* WORK TASK *
Print the lines that run from the line with "localparam logic [2:0] ST_ATPD" to the line with "localparam logic [1:0] SP_E", keeping both end lines, exactly as they appear in the entries below, and nothing else.

★ ★ ★ ★ ★ ★ ★

--- config.mk ---
export PLATFORM = sky130hd
export DESIGN_NAME = gppe_back
export DESIGN_NICKNAME = d
export VERILOG_FILES = /design/src/hdl/gppe_pkg.sv /design/src/hdl/gppe_back.sv
export SDC_FILE = /design/constraint.sdc
export NUM_CORES = 1
export LEC_CHECK = 0
export ABC_CLOCK_PERIOD_IN_PS = 6750
export BUFFER_PORTS_ARGS = -buffer_cell sky130_fd_sc_hd__buf_4
export CORE_AREA = 2 2 191 193
export CTS_CLUSTER_DIAMETER = 60
export DETAILED_ROUTE_END_ITERATION = 6
export DIE_AREA = 0 0 193 195
export GPL_TIMING_DRIVEN = 0
export PLACE_DENSITY_LB_ADDON = 0.12
export SLEW_MARGIN = 10
export SYNTH_ARGS = -nofsm -noshare
export SYNTH_HDL_FRONTEND = slang
export SYNTH_SLANG_ARGS = --single-unit
--- constraint.sdc ---
create_clock -name aclk -period 6.75 [get_ports aclk]
set_input_delay 1.0125 -clock aclk [delete_from_list [all_inputs] [get_ports aclk]]
set_output_delay 1.0125 -clock aclk [all_outputs]
set_load 0.01 [all_outputs]
--- src/hdl/gppe_pkg.sv ---
package gppe_pkg;

    // Grid defaults
    localparam int GRID_X_DEF = 64;
    localparam int GRID_Y_DEF = 64;
    localparam int GRID_Z_DEF = 64;

    // Field widths
    localparam int KIND_W  = 3;
    localparam int POS_W   = 6;
    localparam int CNT_W   = 16;
    localparam int MASK_W  = 6;
    localparam int CFG_W   = 32;
    localparam int CIDX_W  = 3;
    localparam int WGT_W   = 63;
    localparam int IDX_W   = 23;
    localparam int PROD_W  = 48;
    localparam int RX_W    = 5;
    localparam int IN_DATA_W  = 120;
    localparam int OUT_DATA_W = 88;

    localparam logic [WGT_W-1:0] WGT_MAX = {WGT_W{1'b1}};

    // Job queue
    localparam int Q_DEPTH = 2;
    localparam int Q_PTR_W = 1;

    // Request kinds
    localparam logic [KIND_W-1:0] KIND_INIT = 3'd0;
    localparam logic [KIND_W-1:0] KIND_ALL  = 3'd1;
    localparam logic [KIND_W-1:0] KIND_ADP  = 3'd2;
    localparam logic [KIND_W-1:0] KIND_ATP  = 3'd3;
    localparam logic [KIND_W-1:0] KIND_E    = 3'd4;

    // Configuration register indexes
    localparam logic [CIDX_W-1:0] CFG_RATE_ADP  = 3'd0;
    localparam logic [CIDX_W-1:0] CFG_RATE_MEM  = 3'd1;
    localparam logic [CIDX_W-1:0] CFG_RATE_COOP = 3'd2;
    localparam logic [CIDX_W-1:0] CFG_RATE_EB   = 3'd3;
    localparam logic [CIDX_W-1:0] CFG_RATE_DER  = 3'd4;
    localparam logic [CIDX_W-1:0] CFG_DIFF      = 3'd5;
    localparam logic [CIDX_W-1:0] CFG_INV_VOL   = 3'd6;

    // Reaction numbers
    localparam logic [RX_W-1:0] RX_ADP_ATP  = 5'd0;
    localparam logic [RX_W-1:0] RX_DE_REL   = 5'd1;
    localparam logic [RX_W-1:0] RX_ATP_D    = 5'd2;
    localparam logic [RX_W-1:0] RX_E_D      = 5'd3;
    localparam logic [RX_W-1:0] RX_DIFF_ADP = 5'd4;
    localparam logic [RX_W-1:0] RX_DIFF_ATP = 5'd10;
    localparam logic [RX_W-1:0] RX_DIFF_E   = 5'd16;

    typedef struct packed {
        logic [CFG_W-1:0] rate_adp;
        logic [CFG_W-1:0] rate_mem;
        logic [CFG_W-1:0] rate_coop;
        logic [CFG_W-1:0] rate_eb;
        logic [CFG_W-1:0] rate_der;
        logic [CFG_W-1:0] diff;
        logic [CFG_W-1:0] inv_vol;
    } cfg_t;

    typedef struct packed {
        logic [KIND_W-1:0] req_type;
        logic [POS_W-1:0]  pos_x;
        logic [POS_W-1:0]  pos_y;
        logic [POS_W-1:0]  pos_z;
        logic [CNT_W-1:0]  count_adp;
        logic [CNT_W-1:0]  count_atp;
        logic [CNT_W-1:0]  count_e;
        logic [CNT_W-1:0]  count_d;
        logic [CNT_W-1:0]  count_de;
        logic [CNT_W-1:0]  membrane_amount;
        logic [MASK_W-1:0] neighbor_inside;
    } item_t;

    // One classified point, ready for emission
    typedef struct packed {
        logic [KIND_W-1:0] kind;
        logic              mem_nz;
        logic [MASK_W-1:0] mask;
        logic [IDX_W-1:0]  cell_idx;
        logic [PROD_W-1:0] p_adp;
        logic [PROD_W-1:0] p_de;
        logic [PROD_W-1:0] d_adp;
        logic [PROD_W-1:0] d_atp;
        logic [PROD_W-1:0] d_e;
        logic [WGT_W-1:0]  w_atpd;
        logic [WGT_W-1:0]  w_ed;
    } job_t;

endpackage

--- src/hdl/gppe_back.sv ---
module gppe_back
    import gppe_pkg::*;
#(
    parameter int GRID_X = GRID_X_DEF,
    parameter int GRID_Y = GRID_Y_DEF,
    parameter int GRID_Z = GRID_Z_DEF
) (
    input  logic                  aclk,
    input  logic                  aresetn,
    input  logic                  head_valid,
    input  job_t                  head_job,
    output logic                  pop,
    output logic                  m_tvalid,
    input  logic                  m_tready,
    output logic [OUT_DATA_W-1:0] m_tdata,
    output logic                  m_tlast
);

    localparam logic [IDX_W-1:0] CELLS_LO = IDX_W'(GRID_X * GRID_Y * GRID_Z);

    localparam logic [2:0] ST_RX0   = 3'd0;
    localparam logic [2:0] ST_ATPD  = 3'd1;
    localparam logic [2:0] ST_ED    = 3'd2;
    localparam logic [2:0] ST_DEREL = 3'd3;
    localparam logic [2:0] ST_DIFF  = 3'd4;

    localparam logic [1:0] SP_ADP = 2'd0;
    localparam logic [1:0] SP_ATP = 2'd1;
    localparam logic [1:0] SP_E   = 2'd2;

    logic [2:0]        stage_reg, stage_next;
    logic [2:0]        dir_reg, dir_next;
    logic [1:0]        sp_reg, sp_next;
    logic              m_tvalid_reg;
    logic [WGT_W-1:0]  m_weight_reg;
    logic [IDX_W-1:0]  m_index_reg;
    logic              m_tlast_reg;

    logic              emit;
    logic              has_mem;
    logic [1:0]        nsp;
    logic              has_diff;
    logic [MASK_W-1:0] above;
    logic              has_above;
    logic [2:0]        first_dir, above_dir;
    logic [1:0]        species;
    logic [WGT_W-1:0]  cur_weight;
    logic [RX_W-1:0]   cur_rx;
    logic              last;

    function automatic logic [2:0] lowest_set(input logic [MASK_W-1:0] m);
        logic [2:0] r;
        r = '0;
        for (int i = MASK_W - 1; i >= 0; i--) begin
            if (m[i]) begin
                r = 3'(i);
            end
        end
        return r;
    endfunction

    assign emit = head_valid && (!m_tvalid_reg || m_tready);
    assign pop  = emit && last;

    // Classify the head job
    always_comb begin
        has_mem = head_job.mem_nz || (head_job.kind == KIND_INIT);
        case (head_job.kind)
            KIND_INIT, KIND_ALL:       nsp = 2'd3;
            KIND_ADP, KIND_ATP, KIND_E: nsp = 2'd1;
            default:                   nsp = 2'd0;
        endcase
        has_diff  = (head_job.mask != '0) && (nsp != 2'd0);
        first_dir = lowest_set(head_job.mask);
        for (int i = 0; i < MASK_W; i++) begin
            above[i] = head_job.mask[i] && (3'(i) > dir_reg);
        end
        has_above = (above != '0);
        above_dir = lowest_set(above);
    end

    // Pick species for the current diffusion slot
    always_comb begin
        case (head_job.kind)
            KIND_INIT: species = (sp_reg == 2'd0) ? SP_ATP :
                                 (sp_reg == 2'd1) ? SP_ADP : SP_E;
            KIND_ALL:  species = (sp_reg == 2'd0) ? SP_ADP :
                                 (sp_reg == 2'd1) ? SP_ATP : SP_E;
            KIND_ADP:  species = SP_ADP;
            KIND_ATP:  species = SP_ATP;
            default:   species = SP_E;
        endcase
    end

    // Current result
    always_comb begin
        cur_weight = '0;
        cur_rx     = RX_ADP_ATP;
        case (stage_reg)
            ST_RX0: begin
                cur_weight = WGT_W'({head_job.p_adp, 8'h00});
                cur_rx     = RX_ADP_ATP;
            end
            ST_ATPD: begin
                cur_weight = head_job.mem_nz ? head_job.w_atpd : '0;
                cur_rx     = RX_ATP_D;
            end
            ST_ED: begin
                cur_weight = head_job.mem_nz ? head_job.w_ed : '0;
                cur_rx     = RX_E_D;
            end
            ST_DEREL: begin
                cur_weight = head_job.mem_nz ? WGT_W'({head_job.p_de, 8'h00}) : '0;
                cur_rx     = RX_DE_REL;
            end
            ST_DIFF: begin
                case (species)
                    SP_ADP: begin
                        cur_weight = WGT_W'({head_job.d_adp, 8'h00});
                        cur_rx     = RX_DIFF_ADP + RX_W'(dir_reg);
                    end
                    SP_ATP: begin
                        cur_weight = WGT_W'({head_job.d_atp, 8'h00});
                        cur_rx     = RX_DIFF_ATP + RX_W'(dir_reg);
                    end
                    default: begin
                        cur_weight = WGT_W'({head_job.d_e, 8'h00});
                        cur_rx     = RX_DIFF_E + RX_W'(dir_reg);
                    end
                endcase
            end
            default: begin
                cur_weight = '0;
                cur_rx     = RX_ADP_ATP;
            end
        endcase
    end

    // Next position in the emission order
    always_comb begin
        stage_next = ST_RX0;
        dir_next   = first_dir;
        sp_next    = '0;
        last       = 1'b0;
        case (stage_reg)
            ST_RX0: begin
                if (has_mem) begin
                    stage_next = ST_ATPD;
                end else if (has_diff) begin
                    stage_next = ST_DIFF;
                end else begin
                    last = 1'b1;
                end
            end
            ST_ATPD:  stage_next = ST_ED;
            ST_ED:    stage_next = ST_DEREL;
            ST_DEREL: begin
                if (has_diff) begin
                    stage_next = ST_DIFF;
                end else begin
                    last = 1'b1;
                end
            end
            ST_DIFF: begin
                if (sp_reg != nsp - 2'd1) begin
                    stage_next = ST_DIFF;
                    dir_next   = dir_reg;
                    sp_next    = sp_reg + 2'd1;
                end else if (has_above) begin
                    stage_next = ST_DIFF;
                    dir_next   = above_dir;
                end else begin
                    last = 1'b1;
                end
            end
            default: last = 1'b1;
        endcase
    end

    // Advance the position on each emitted transaction
    always_ff @(posedge aclk) begin
        if (!aresetn) begin
            stage_reg <= ST_RX0;
            dir_reg   <= '0;
            sp_reg    <= '0;
        end else if (emit) begin
            stage_reg <= last ? ST_RX0 : stage_next;
            dir_reg   <= dir_next;
            sp_reg    <= sp_next;
        end
    end

    // Output register
    always_ff @(posedge aclk) begin
        if (!aresetn) begin
            m_tvalid_reg <= 1'b0;
        end else if (emit) begin
            m_tvalid_reg <= 1'b1;
        end else if (m_tready) begin
            m_tvalid_reg <= 1'b0;
        end
    end

    always_ff @(posedge aclk) begin
        if (emit) begin
            m_weight_reg <= cur_weight;
            m_index_reg  <= IDX_W'(IDX_W'(cur_rx) * CELLS_LO) + head_job.cell_idx;
            m_tlast_reg  <= last;
        end
    end

    assign m_tvalid = m_tvalid_reg;
    assign m_tdata  = {2'b00, m_index_reg, m_weight_reg};
    assign m_tlast  = m_tlast_reg;

endmodule

# ---- After elaboration in Yosys (flattened, before gate mapping)
# Cells that the tools add are included.
dict set report word_totals {
  ff_bits 96
  in_bits 403
  output_inout_bits 91
  wordCells 98
}
dict set report op_classes {
  addsub 6
  magnitude_cmp 6
  n_eq_ne 12
  mux 43
  reduce_logical 24
}
# cell count
set op_table {}
lappend op_table {{63-bit case mux with 5 select lines} 1}
lappend op_table {{63-bit two-way mux} 2}
lappend op_table {{56-bit case mux with 2 select lines} 1}
lappend op_table {{3-bit two-way mux} 20}
lappend op_table {{56-bit two-way mux} 1}
lappend op_table {{23-bit adder} 1}
lappend op_table {{5-bit case mux with 4 select lines} 1}
lappend op_table {{3-bit case mux with 5 select lines} 1}
lappend op_table {{3-bit by 2-bit == test with 1-bit output, second input constant} 4}
lappend op_table {{2-bit two-way mux} 6}
lappend op_table {{6-bit nonzero test} 2}
lappend op_table {{5-bit case mux with 2 select lines} 1}
lappend op_table {{1-bit logical AND} 9}
lappend op_table {{2-bit case mux with 4 select lines} 1}
lappend op_table {{3-bit by 1-bit == test with 1-bit output, second input constant} 2}
lappend op_table {{3-bit == test, second input constant} 2}
lappend op_table {{1-bit by 3-bit greater-than comparator with 1-bit output, first input constant} 2}
lappend op_table {{2-bit by 3-bit greater-than comparator with 1-bit output, first input constant} 2}
lappend op_table {{3-bit greater-than comparator, first input constant} 2}
lappend op_table {{3-bit zero test} 2}
lappend op_table {{1-bit two-way mux} 6}
lappend op_table {{4-bit by 3-bit adder with 5-bit output, first input constant} 1}
lappend op_table {{5-bit by 3-bit adder with 5-bit output, first input constant} 1}
lappend op_table {{3-bit by 3-bit adder with 4-bit output, first input constant} 1}
lappend op_table {{14 further kinds} 19}

# ---- Logic depth before layout (Yosys ltp)
dict set report depth {
  ltp_word 11
  mapped_depth 14
  depth_no_buf 13
}

# ---- Worst setup path after synthesis
# No wires, ideal clock.
dict set report synth_timing {
  kind {input to output}
  from {input port m_tready}
  to {output port pop}
  arrival_time_ps 3386
  required_ps 5738
  slack_ps 2351
  stages 4
  path_buffers 0
  path_cell_list {nand2b_1 -> nand2_1 -> inv_1 -> and2_1}
}
dict set report synth_between {
  elab_chain_len 3
}
# item line_no
set synth_rtl {}
lappend synth_rtl {{start: declaration} gppe_back.sv:14} ;# input logic m_tready,
lappend synth_rtl {{1-bit logical OR} gppe_back.sv:62} ;# assign emit = head_valid && (!m_tvalid_reg || m_tready);
lappend synth_rtl {{1-bit logical AND} gppe_back.sv:62}
lappend synth_rtl {{via emit} gppe_back.sv:39} ;# logic emit;
lappend synth_rtl {{1-bit logical AND} gppe_back.sv:63} ;# assign pop = emit && last;
lappend synth_rtl {{end: declaration} gppe_back.sv:12} ;# output logic pop,
# The timed path passes the listed nets, and every way through them passes these cells.

# ---- Worst setup path in the final report
dict set report layout_timing {
  from {register dir_reg[2]}
  to {output port pop}
}
dict set report layout_between {
  elab_chain_len 7
  elab_cells_between_ends 17
  classes_between {6 x order compare; 3 x mux; 8 x reduce/logical}
}
# item line_no
set layout_rtl {}
lappend layout_rtl {{start: declaration} gppe_back.sv:32} ;# logic [2:0] dir_reg, dir_next;
lappend layout_rtl {{start signal: assignment} gppe_back.sv:188} ;# dir_reg <= dir_next;
lappend layout_rtl {{1-bit by 3-bit greater-than comparator with 1-bit output (tied with other cells)} gppe_back.sv:76} ;# above[i] = head_job.mask[i] && (3'(i) > dir_reg);
lappend layout_rtl {{1-bit logical AND} gppe_back.sv:76}
lappend layout_rtl {{6-bit nonzero test (*)} gppe_back.sv:78} ;# has_above = (above != '0);
lappend layout_rtl {{1-bit two-way mux (*)} gppe_back.sv:169} ;# end else if (has_above) begin
lappend layout_rtl {{1-bit two-way mux (*)} gppe_back.sv:165} ;# if (sp_reg != nsp - 2'd1) begin
lappend layout_rtl {{1-bit case mux with 4 select lines (*)} gppe_back.sv:145} ;# case (stage_reg)
lappend layout_rtl {{via last} gppe_back.sv:49} ;# logic last;
lappend layout_rtl {{1-bit logical AND (*)} gppe_back.sv:63}
# The timed path passes the listed nets; every way through them passes the cells marked *.

==> flow_summary.toml <==
[synthesis]
post_synthesis_cell_area_mm2 = 0.00641
synth.top_cell.area_share_pct = 40.8
synth.largest_area_cell = "edfxtp_1"
netlist-cell-type-count = 54
synth_common_cells = "edfxtp_1, a22oi_1, nand2_1"
synthArstFlopShare_pct = 0
netlist_instances = 611
synth_area_per_cell_um2 = 10.5
number_of_synthesized_flops_with_an_enable_pin = 87
post-synth-top-count-cell = "edfxtp_1"
ys_ff_latch = 96
netlist_top_cells_area = "edfxtp_1, mux2_2, a22oi_1, a22o_1, o221ai_1"
synth_ff_type = "edfxtp_1"
synth_sequential_area_ratio_pct = 43.6
synth_warnings = 0

[critical_path]
start_kind = "flop"
cp_data_required_time_ps = 5740
worst-r2r-cell-count = 13
timing.critical_path.depth = 9
critical_path.cell_chain = "inv_2 > ha_1 > nor2b_1 > o221ai_2 > nand2_2 > o41ai_1 > a22o_2 > and2_1 > buf_4"
critPathArrivalTime_ps = 2630
setup.worst_path.end_class = "primary output"
critical_path_cell_with_the_highest_stage_delay = "dfxtp_1"
crit_buf_inv = 2
critPathMaxStageDelay_ps = 570
criticalPathCategory = "reg2out"
crit_path_max_fanout = 10
crit_family = "compound AO/OA/AOI/OAI gates"

[clock_network]
cts_max_level = 3
cts-buffers-inserted = 9
cts.path.max_buffers = 2
path_clk_slew_ps = 80
worstSkewPairLatency_ps = 370
clk_root_buffer_cell = "clkbuf_16"
number_of_buffers_added_for_setup_after_cts = 0
cts_tree = "done"
post_cts_gate_resize_count = 0
ctsHoldBuffers = 0
clkSinkCount = 96

[power_and_ir_drop]
switching_share_pct = 31.7
power_switching_mw = 0.612
p_int_mw = 1.32
finalPower_mw = 1.93
power.share.clock_pct = 26.9
power.density_cell_area_mw_per_mm2 = 176
power.combinational.fraction_pct = 34.9
seqPwrFrac_pct = 38.2
peak_supply_drop_mv = 0.111
power_leakage_nw = 4.73

[die]
chip_height_um = 195
fp.dieArea_mm2 = 0.0376
initial_standard_cell_utilization_of_the_core_pct = 18.1
number_of_placement_rows = 69
core_mm2 = 0.0354
fp.dieW_um = 193
pin_count = 494

[placement]
dp_slack_ps = 2840
place_congestion = 0.816
postPlaceCellArea_mm2 = 0.0107
port_buffers = 491
dp_hpwl_um = 29200

[sta]
post-route-min-period_ps = 3640
post-route-period-util_pct = 53.9
timing_hold_violations_final = 0
finalSetupViolations = 0
maxSlewHeadroom_pct = 42.8
unrepaired_setup_endpoints_after_global_routing = "false"
slew_violations = 0
fin_skew_ps = 15.0
finalSetupTns_ps = 0
timing.fmax_mhz = 275
timing.final.ws_setup_ps = 3110
tightestPinTransition_ps = 858

[global_routing]
first_global_vias = 7548
number_of_antenna_violations_at_the_first_check_in_global_routing = 0
globalRouteTotalUtil_pct = 18.0
grt_pass1_wl_um = 49100
grt.overflow.total = 0
pin_count_of_the_biggest_net_entering_global_routing = 57

[cells_and_area]
fin_nets = 1529
area_growth_syn_to_layout_pct = 71.5
finish.utilization_pct = 31.0
layout.cell_area.non_filler_mm2 = 0.0110
largest_register_ffs = 63
drive_above_1_share_pct = 54.1
diodes = 0

[route]
drcViolationCount = 0
drt-vias-per-instance = 4.51
ant_nets_after_route = 0
dr_iter_0_viols = 346
post_drt_wl_per_cell_um = 22.6
drt_first_pass_iters = 4
total_length_of_routed_wires_um = 35800
dr_total_vias = 7138

[flow_run]
maxcap_viol_count = 0

[worst_hold_path]
hold-path-cell-count = 2
hold_wc_path_type = "reg2reg"

[status]
status = "finished, final reports clean"
## cells in the final DEF, fill, tap and decap left out, types with 3 or more instances in the layout
cell,Yosys,layout
buf_4,5,496
edfxtp_1,87,87
a22oi_1,64,64
nand2_1,56,56
a21oi_1,54,54
mux2_2,49,49
a22o_1,48,48
o221ai_1,38,38
clkbuf_1,34,35
nor2_1,27,27
buf_2,15,15
nand2b_1,13,13
inv_1,12,11
o221ai_2,11,11
a21oi_2,10,10
ha_1,10,10
o21ai_0,9,9
clkbuf_16,0,9
dfxtp_1,9,9
nor2b_1,6,6
nor3_1,5,5
xnor2_1,5,5
o21a_1,3,3
inv_6,0,3
## per-layer routing
layer	GRT usage (%)	wire, um	vias up
met3	4.39	2920	18
met2	32.8	18200	326
met4	3.73	390	0
met5	0	0	-
met1	21.4	14300	3367
li1	-	-	3427
## path summary, 6_finish.rpt
| path | start | to | slack (ps) |
|---|---|---|---|
| worst max-delay path | dir_reg[2] | pop | 3110 |
| worst min-delay path | m_tvalid | m_tvalid | 530 |
| worst max register to register | sp_reg[0] | m_index_reg[22] | 3370 |
| worst min register to register | m_tvalid | m_tvalid | 530 |
## worst register-to-register path: cells and delay by family, from the launching register on
family	cells	cell delay, ps
xor+xnor	2	330
simple gates	3	520
flops	1	430
compound gates	3	480
buf+inv	3	850
fa+ha+maj	2	530
## logic make-up after synthesis
family / Yosys count / share of synthesized area (%)
flops: 96 / 43.6
other cells: 1 / 0.0585
compound gates: 255 / 31.0
fa+ha+maj: 11 / 2.27
simple gates: 121 / 8.54
buf+inv: 70 / 4.80
xor+xnor: 6 / 0.820
mux: 51 / 8.93
## metrics by stage
stage,hold WS [ps],std cells
floorplan,524,612
global placement,505,1564
detailed placement,520,1565
CTS,532,1581
global route,572,1581
finish,526,1581
## power by group through the flow
stage	sequential (mW)	combinational, mW	clock, mW
5_1_grt	0.743	0.734	0.560
3_3_place_gp	0.753	0.683	0
4_1_cts	0.737	0.687	0.544
6_report	0.737	0.674	0.518
3_5_place_dp	0.751	0.685	0
2_1_floorplan	0.777	0.268	0
## final cells by class
| type | count | area, um2 |
|---|---|---|
| Tap cell | 461 | 577 |
| Clock inverter | 6 | 50.0 |
| Inverter | 13 | 53.8 |
| Fill cell | 3832 | 24400 |
| Timing Repair Buffer | 492 | 3710 |
| Multi-Input combinational cell | 446 | 3310 |
| Sequential cell | 96 | 2790 |
| Clock buffer | 10 | 229 |
| Buffer | 57 | 259 |
No activity file was read; power rests on OpenSTA's default activity.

★ ★ ★ ★ ★ ★ ★

* RESPONSE BELOW *
    localparam logic [2:0] ST_ATPD  = 3'd1;
    localparam logic [2:0] ST_ED    = 3'd2;
    localparam logic [2:0] ST_DEREL = 3'd3;
    localparam logic [2:0] ST_DIFF  = 3'd4;

    localparam logic [1:0] SP_ADP = 2'd0;
    localparam logic [1:0] SP_ATP = 2'd1;
    localparam logic [1:0] SP_E   = 2'd2;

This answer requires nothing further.